WHAT IS EXPECTED - Find the line containing "-- where the" in the entries below. Restate it and each line after it, word for word, up to and including the line containing "sky130_fd_sc_hd__clkbuf_2 118, sky130_fd_sc_hd__mux2i_1".

***** AVAILABLE DATA

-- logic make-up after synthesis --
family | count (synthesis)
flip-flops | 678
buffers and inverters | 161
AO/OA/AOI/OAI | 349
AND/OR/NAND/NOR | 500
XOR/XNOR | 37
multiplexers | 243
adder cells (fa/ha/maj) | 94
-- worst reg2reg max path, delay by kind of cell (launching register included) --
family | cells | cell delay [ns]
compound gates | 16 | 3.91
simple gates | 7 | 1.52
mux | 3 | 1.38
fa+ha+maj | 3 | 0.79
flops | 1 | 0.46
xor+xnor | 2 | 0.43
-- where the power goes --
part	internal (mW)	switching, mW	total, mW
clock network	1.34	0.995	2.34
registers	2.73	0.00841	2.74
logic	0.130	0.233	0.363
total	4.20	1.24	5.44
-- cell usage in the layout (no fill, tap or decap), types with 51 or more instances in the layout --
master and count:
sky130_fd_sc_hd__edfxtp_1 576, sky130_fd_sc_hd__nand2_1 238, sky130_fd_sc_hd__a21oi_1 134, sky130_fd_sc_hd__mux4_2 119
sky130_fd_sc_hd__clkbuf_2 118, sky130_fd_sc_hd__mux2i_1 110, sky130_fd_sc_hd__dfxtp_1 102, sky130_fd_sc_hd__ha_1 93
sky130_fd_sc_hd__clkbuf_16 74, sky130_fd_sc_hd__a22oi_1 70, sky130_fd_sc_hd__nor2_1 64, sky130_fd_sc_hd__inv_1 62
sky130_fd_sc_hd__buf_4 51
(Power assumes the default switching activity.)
[src/rtl/arb_fsm.sv]
module arb_fsm
    import arb_pkg::*;
(
    input  logic clk,
    input  logic rst_n,
    input  logic req_s_i,
    input  logic ack_s_i,
    input  logic window_i,
    input  logic two_wire_i,
    output logic grant_o,
    output logic float_o
);
    arb_state_e state_q, state_d;
    logic       ack_v;

    // Two-wire operation sees the acknowledge as permanently negated.
    assign ack_v = ack_s_i & ~two_wire_i;

    always_comb begin
        state_d = state_q;
        unique case (state_q)
            ST_IDLE: begin
                if (req_s_i) state_d = window_i ? ST_HOLD : ST_GRANT;
            end
            ST_HOLD: begin
                state_d = req_s_i ? ST_GRANT : ST_IDLE;
            end
            ST_GRANT: begin
                if (ack_v)         state_d = ST_OWNED;
                else if (!req_s_i) state_d = ST_IDLE;
            end
            ST_OWNED: begin
                if (!ack_v) state_d = ST_IDLE;
            end
            default: state_d = ST_IDLE;
        endcase
    end

    always_ff @(posedge clk or negedge rst_n) begin
        if (!rst_n) state_q <= ST_IDLE;
        else        state_q <= state_d;
    end

    always_comb begin
        grant_o = 1'b0;
        float_o = 1'b0;
        unique case (state_q)
            ST_IDLE:  ;
            ST_HOLD:  ;
            ST_GRANT: begin
                grant_o = 1'b1;
                float_o = 1'b1;
            end
            ST_OWNED: float_o = 1'b1;
            default:  ;
        endcase
    end

    a_r2_prompt_grant: assert property (@(posedge clk) disable iff (!rst_n)
        (state_q == ST_IDLE && req_s_i && !window_i) |=> grant_o);

    a_r3_window_delay: assert property (@(posedge clk) disable iff (!rst_n)
        (state_q == ST_IDLE && req_s_i && window_i) |=> (!grant_o && state_q == ST_HOLD));

    a_r5_withdraw_no_grant: assert property (@(posedge clk) disable iff (!rst_n)
        (state_q == ST_HOLD && !req_s_i) |=> (!grant_o && !float_o));

    a_r6_ack_drops_grant: assert property (@(posedge clk) disable iff (!rst_n)
        (state_q == ST_GRANT && ack_s_i && !two_wire_i) |=> (!grant_o && float_o));

    a_r7_ack_release: assert property (@(posedge clk) disable iff (!rst_n)
        (state_q == ST_OWNED && !ack_s_i) |=> !float_o);

    a_r8_two_wire_hold: assert property (@(posedge clk) disable iff (!rst_n)
        (two_wire_i && grant_o && req_s_i) |=> grant_o);

    a_r8_two_wire_no_owned: assert property (@(posedge clk) disable iff (!rst_n)
        (two_wire_i && state_q != ST_OWNED) |=> state_q != ST_OWNED);

    a_r10_abandon_release: assert property (@(posedge clk) disable iff (!rst_n)
        (state_q == ST_GRANT && !req_s_i && !ack_s_i) |=> (!grant_o && !float_o));

endmodule
`config.mk`:
```
export PLATFORM = sky130hd
export DESIGN_NAME = dbg_trig_seq
export DESIGN_NICKNAME = d
export VERILOG_FILES = /design/src/rtl/dbg_trig_seq.sv
export SDC_FILE = /design/constraint.sdc
export NUM_CORES = 1
export LEC_CHECK = 0
export BUFFER_PORTS_ARGS = -buffer_cell sky130_fd_sc_hd__buf_2
export CELL_PAD_IN_SITES_DETAIL_PLACEMENT = 1
export CELL_PAD_IN_SITES_GLOBAL_PLACEMENT = 2
export CORE_MARGIN = 1.5
export CORE_UTILIZATION = 36
export CTS_CLUSTER_DIAMETER = 30
export DETAILED_ROUTE_END_ITERATION = 8
export PLACE_DENSITY = 0.95
export SETUP_SLACK_MARGIN = 0.05
export SLEW_MARGIN = 15
export SYNTH_ARGS = -nofsm -noshare
export SYNTH_HDL_FRONTEND = slang
export SYNTH_SLANG_ARGS = --single-unit
```
`constraint.sdc`:
```
create_clock -name clk -period 11.03 [get_ports clk]
set_input_delay 1.103 -clock clk [delete_from_list [all_inputs] [get_ports clk]]
set_output_delay 1.103 -clock clk [all_outputs]
set_load 0.01 [all_outputs]
```
<file path="src/rtl/ntsc_pkg.sv">
package ntsc_pkg;
  typedef enum logic [1:0] {SEG_SYNC, SEG_BLANK, SEG_BURST, SEG_ACT} seg_t;
  localparam int CODE_W = 2;
  localparam logic [CODE_W-1:0] LVL_SYNC  = 2'd0;
  localparam logic [CODE_W-1:0] LVL_BLANK = 2'd1;
  localparam logic [CODE_W-1:0] LVL_MID   = 2'd2;
  localparam logic [CODE_W-1:0] LVL_PEAK  = 2'd3;
endpackage

</file>
<file path="src/rtl/nts_timing.sv">
module nts_timing
  import ntsc_pkg::*;
#(
  parameter int H_TOTAL       = 7945,
  parameter int H_SYNC        = 588,
  parameter int H_BURST_START = 700,
  parameter int H_BURST_LEN   = 314,
  parameter int H_ACT_START   = 1350,
  parameter int H_ACT_END     = 7750,
  parameter int FIELD_LINES   = 262,
  parameter int VS_LINES      = 3,
  parameter int V_ACT_START   = 20,
  parameter int V_ACT_LINES   = 240,
  parameter int ROW_W         = 10
) (
  input  logic             clk,
  input  logic             rst,
  input  logic             ilace_en,
  input  logic             dbl_scan,
  output seg_t             seg,
  output logic             pix_active,
  output logic [ROW_W-1:0] pix_row,
  output logic             field_odd,
  output logic             frame_tick
);
  localparam int HW   = $clog2(H_TOTAL + 1);
  localparam int LW   = $clog2(FIELD_LINES + 2);
  localparam int HALF = H_TOTAL / 2;

  logic [HW-1:0]    h, len;
  logic [LW-1:0]    line;
  logic             field, ilace_q, dbl_q;
  logic             half_line, h_end, l_end, nxt_field, vs, act_line;
  logic [ROW_W-1:0] r;

  always_comb begin
    half_line = ilace_q && ((!field && line == LW'(FIELD_LINES)) || (field && line == '0));
    len       = half_line ? HW'(HALF) : HW'(H_TOTAL);
    h_end     = (h == len - HW'(1));
    l_end     = (line == (ilace_q ? LW'(FIELD_LINES) : LW'(FIELD_LINES - 1)));
    nxt_field = ilace_q ? ~field : 1'b0;
  end

  always_ff @(posedge clk) begin
    if (rst) begin
      h       <= '0;
      line    <= '0;
      field   <= 1'b0;
      ilace_q <= ilace_en;
      dbl_q   <= dbl_scan;
    end else if (h_end) begin
      h <= '0;
      if (l_end) begin
        line  <= '0;
        field <= nxt_field;
        if (!nxt_field) begin
          ilace_q <= ilace_en;
          dbl_q   <= dbl_scan;
        end
      end else begin
        line <= line + LW'(1);
      end
    end else begin
      h <= h + HW'(1);
    end
  end

  always_comb begin
    vs       = line < LW'(VS_LINES);
    act_line = (line >= LW'(V_ACT_START)) && (line < LW'(V_ACT_START + V_ACT_LINES));
    if (vs)                      seg = (h < len - HW'(H_SYNC)) ? SEG_SYNC : SEG_BLANK;
    else if (h < HW'(H_SYNC))    seg = SEG_SYNC;
    else if (half_line)          seg = SEG_BLANK;
    else if (h >= HW'(H_BURST_START) && h < HW'(H_BURST_START + H_BURST_LEN))
                                 seg = SEG_BURST;
    else if (act_line && h >= HW'(H_ACT_START) && h < HW'(H_ACT_END))
                                 seg = SEG_ACT;
    else                         seg = SEG_BLANK;
  end

  always_comb begin
    r          = ROW_W'(line - LW'(V_ACT_START));
    pix_active = (seg == SEG_ACT);
    if (!pix_active)            pix_row = '0;
    else if (ilace_q && !dbl_q) pix_row = {r[ROW_W-2:0], field};
    else                        pix_row = r;
    field_odd  = field;
    frame_tick = (h == '0) && (line == '0) && !field;
  end

  AST_PROG_EVEN: assert property (@(posedge clk) disable iff (rst)
    !ilace_q |-> !field);
  AST_MODE_HOLD: assert property (@(posedge clk) disable iff (rst)
    !(h == '0 && line == '0 && !field) |-> ($stable(ilace_q) && $stable(dbl_q)));
  AST_H_BOUND: assert property (@(posedge clk) disable iff (rst)
    h < len);
endmodule

</file>
<file path="src/rtl/nts_ptab.sv">
module nts_ptab
  import ntsc_pkg::*;
#(
  parameter int COL_W   = 4,
  parameter int PH_BITS = 2
) (
  input  logic              clk,
  input  logic [COL_W-1:0]  col,
  input  logic [PH_BITS-1:0] ph,
  output logic [CODE_W-1:0] q
);
  localparam int DEPTH = 1 << (COL_W + PH_BITS);
  localparam int NPH   = 1 << PH_BITS;

  logic [CODE_W-1:0] rom [DEPTH];

  function automatic logic [CODE_W-1:0] patt(input int c, input int p);
    int hue;
    logic [CODE_W-1:0] lo;
    hue = c % (1 << (COL_W - 1));
    lo  = (((c >> (COL_W - 1)) & 1) != 0) ? LVL_MID : LVL_BLANK;
    if (hue == 0) return lo;
    return (((p + hue) % NPH) < (NPH / 2)) ? LVL_PEAK : lo;
  endfunction

  initial begin
    for (int a = 0; a < DEPTH; a++) rom[a] = patt(a / NPH, a % NPH);
  end

  always_ff @(posedge clk) q <= rom[{col, ph}];
endmodule

</file>
<file path="src/rtl/nts_pdm.sv">
module nts_pdm
  import ntsc_pkg::*;
(
  input  logic              clk,
  input  logic              rst,
  input  logic [CODE_W-1:0] code,
  output logic              bit_o
);
  logic [1:0] acc;
  logic [2:0] sum;

  always_comb sum = {1'b0, acc} + {1'b0, code};

  always_ff @(posedge clk) begin
    if (rst) begin
      acc   <= '0;
      bit_o <= 1'b0;
    end else if (sum >= 3'd3) begin
      acc   <= 2'(sum - 3'd3);
      bit_o <= 1'b1;
    end else begin
      acc   <= sum[1:0];
      bit_o <= 1'b0;
    end
  end

  AST_ACC_RANGE: assert property (@(posedge clk) disable iff (rst)
    acc < 2'd3);
endmodule

</file>
<file path="src/rtl/nts_composite.sv">
module nts_composite
  import ntsc_pkg::*;
#(
  parameter int H_TOTAL       = 7945,
  parameter int H_SYNC        = 588,
  parameter int H_BURST_START = 700,
  parameter int H_BURST_LEN   = 314,
  parameter int H_ACT_START   = 1350,
  parameter int H_ACT_END     = 7750,
  parameter int FIELD_LINES   = 262,
  parameter int VS_LINES      = 3,
  parameter int V_ACT_START   = 20,
  parameter int V_ACT_LINES   = 240,
  parameter int ROW_W         = 10,
  parameter int COL_W         = 4,
  parameter int PH_BITS       = 2,
  parameter int PHASE_W       = 32,
  parameter longint PHASE_INC = 122992210
) (
  input  logic             clk,
  input  logic             rst,
  input  logic             ilace_en,
  input  logic             dbl_scan,
  input  logic [COL_W-1:0] pix_idx,
  output logic             pix_active,
  output logic [ROW_W-1:0] pix_row,
  output logic             field_odd,
  output logic             frame_tick,
  output logic [1:0]       dac_code,
  output logic             pdm_bit
);
  seg_t               seg, seg_d;
  logic [PHASE_W-1:0] phase;
  logic [PH_BITS-1:0] pidx, pidx_d;
  logic [CODE_W-1:0]  tab_q;

  assign pidx = phase[PHASE_W-1 -: PH_BITS];

  nts_timing #(
    .H_TOTAL(H_TOTAL), .H_SYNC(H_SYNC), .H_BURST_START(H_BURST_START),
    .H_BURST_LEN(H_BURST_LEN), .H_ACT_START(H_ACT_START), .H_ACT_END(H_ACT_END),
    .FIELD_LINES(FIELD_LINES), .VS_LINES(VS_LINES), .V_ACT_START(V_ACT_START),
    .V_ACT_LINES(V_ACT_LINES), .ROW_W(ROW_W)
  ) u_tim (
    .clk(clk), .rst(rst), .ilace_en(ilace_en), .dbl_scan(dbl_scan),
    .seg(seg), .pix_active(pix_active), .pix_row(pix_row),
    .field_odd(field_odd), .frame_tick(frame_tick)
  );

  nts_ptab #(.COL_W(COL_W), .PH_BITS(PH_BITS)) u_tab (
    .clk(clk), .col(pix_idx), .ph(pidx), .q(tab_q)
  );

  always_ff @(posedge clk) begin
    if (rst) begin
      phase    <= '0;
      seg_d    <= SEG_BLANK;
      pidx_d   <= '0;
      dac_code <= LVL_BLANK;
    end else begin
      phase  <= phase + PHASE_W'(PHASE_INC);
      seg_d  <= seg;
      pidx_d <= pidx;
      case (seg_d)
        SEG_SYNC:  dac_code <= LVL_SYNC;
        SEG_BURST: dac_code <= pidx_d[PH_BITS-1] ? LVL_BLANK : LVL_MID;
        SEG_ACT:   dac_code <= tab_q;
        default:   dac_code <= LVL_BLANK;
      endcase
    end
  end

  nts_pdm u_pdm (.clk(clk), .rst(rst), .code(dac_code), .bit_o(pdm_bit));

  AST_NO_PEAK_IDLE: assert property (@(posedge clk) disable iff (rst)
    (seg_d != SEG_ACT) |=> (dac_code != LVL_PEAK));
  AST_SYNC_LEVEL: assert property (@(posedge clk) disable iff (rst)
    (seg_d == SEG_SYNC) |=> (dac_code == LVL_SYNC));
endmodule

</file>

**********

REPLY TO THE EXERCISE -
-- where the power goes --
part	internal (mW)	switching, mW	total, mW
clock network	1.34	0.995	2.34
registers	2.73	0.00841	2.74
logic	0.130	0.233	0.363
total	4.20	1.24	5.44
-- cell usage in the layout (no fill, tap or decap), types with 51 or more instances in the layout --
master and count:
sky130_fd_sc_hd__edfxtp_1 576, sky130_fd_sc_hd__nand2_1 238, sky130_fd_sc_hd__a21oi_1 134, sky130_fd_sc_hd__mux4_2 119
sky130_fd_sc_hd__clkbuf_2 118, sky130_fd_sc_hd__mux2i_1 110, sky130_fd_sc_hd__dfxtp_1 102, sky130_fd_sc_hd__ha_1 93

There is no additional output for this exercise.